● **Dataset content**:
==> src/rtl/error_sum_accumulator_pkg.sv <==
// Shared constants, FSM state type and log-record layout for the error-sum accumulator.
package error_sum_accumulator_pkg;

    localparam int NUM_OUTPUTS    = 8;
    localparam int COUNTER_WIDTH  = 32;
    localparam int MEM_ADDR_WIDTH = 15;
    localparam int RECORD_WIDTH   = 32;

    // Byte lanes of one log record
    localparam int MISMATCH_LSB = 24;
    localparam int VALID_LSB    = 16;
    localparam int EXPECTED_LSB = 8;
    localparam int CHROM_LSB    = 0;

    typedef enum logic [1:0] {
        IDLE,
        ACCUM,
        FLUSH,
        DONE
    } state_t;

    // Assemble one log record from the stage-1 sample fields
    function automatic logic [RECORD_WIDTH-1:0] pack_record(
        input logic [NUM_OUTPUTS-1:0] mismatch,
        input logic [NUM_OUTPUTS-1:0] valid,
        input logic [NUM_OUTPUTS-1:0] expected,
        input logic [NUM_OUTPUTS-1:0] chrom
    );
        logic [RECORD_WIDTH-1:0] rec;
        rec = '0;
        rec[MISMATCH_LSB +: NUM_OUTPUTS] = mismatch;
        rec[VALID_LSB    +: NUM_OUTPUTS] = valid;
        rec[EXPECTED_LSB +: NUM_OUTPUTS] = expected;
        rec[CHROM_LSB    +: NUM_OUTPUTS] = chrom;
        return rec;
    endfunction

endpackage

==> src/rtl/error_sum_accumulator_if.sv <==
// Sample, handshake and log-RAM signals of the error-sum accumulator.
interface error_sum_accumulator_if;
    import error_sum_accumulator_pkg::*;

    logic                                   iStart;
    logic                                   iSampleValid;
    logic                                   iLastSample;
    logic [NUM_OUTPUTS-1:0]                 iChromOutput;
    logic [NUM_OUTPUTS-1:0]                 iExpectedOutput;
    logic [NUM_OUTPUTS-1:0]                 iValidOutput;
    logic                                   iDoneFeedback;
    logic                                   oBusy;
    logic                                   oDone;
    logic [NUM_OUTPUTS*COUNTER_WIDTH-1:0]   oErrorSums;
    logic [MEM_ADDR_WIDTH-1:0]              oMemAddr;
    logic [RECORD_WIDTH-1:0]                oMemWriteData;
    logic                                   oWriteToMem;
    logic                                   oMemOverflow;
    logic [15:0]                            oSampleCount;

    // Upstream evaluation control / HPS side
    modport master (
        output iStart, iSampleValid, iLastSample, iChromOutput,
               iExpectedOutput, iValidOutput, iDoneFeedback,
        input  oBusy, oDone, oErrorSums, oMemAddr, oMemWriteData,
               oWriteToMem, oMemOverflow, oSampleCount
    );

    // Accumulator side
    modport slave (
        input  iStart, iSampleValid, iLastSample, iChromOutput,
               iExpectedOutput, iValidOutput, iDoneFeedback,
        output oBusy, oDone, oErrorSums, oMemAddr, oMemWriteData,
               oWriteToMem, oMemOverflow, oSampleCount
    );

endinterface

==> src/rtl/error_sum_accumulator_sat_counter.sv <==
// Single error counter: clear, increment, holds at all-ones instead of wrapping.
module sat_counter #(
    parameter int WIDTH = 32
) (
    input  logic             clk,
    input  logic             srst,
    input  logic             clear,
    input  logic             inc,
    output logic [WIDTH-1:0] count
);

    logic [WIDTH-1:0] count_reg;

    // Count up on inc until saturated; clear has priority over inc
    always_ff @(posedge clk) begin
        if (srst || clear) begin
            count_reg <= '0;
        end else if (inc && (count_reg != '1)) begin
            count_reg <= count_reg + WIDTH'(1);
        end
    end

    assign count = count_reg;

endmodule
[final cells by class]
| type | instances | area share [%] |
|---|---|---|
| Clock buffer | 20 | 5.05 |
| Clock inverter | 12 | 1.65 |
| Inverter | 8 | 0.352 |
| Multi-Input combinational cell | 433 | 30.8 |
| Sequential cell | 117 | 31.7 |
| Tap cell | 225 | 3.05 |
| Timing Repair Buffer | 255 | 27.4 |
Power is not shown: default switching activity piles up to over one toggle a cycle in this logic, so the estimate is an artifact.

● **What you are asked to do**: Everything before the line containing "117 | 31.7 |" stays out. Write out that line and the rest of the entries exactly.

● **Result for this exercise**:
| Sequential cell | 117 | 31.7 |
| Tap cell | 225 | 3.05 |
| Timing Repair Buffer | 255 | 27.4 |
Power is not shown: default switching activity piles up to over one toggle a cycle in this logic, so the estimate is an artifact.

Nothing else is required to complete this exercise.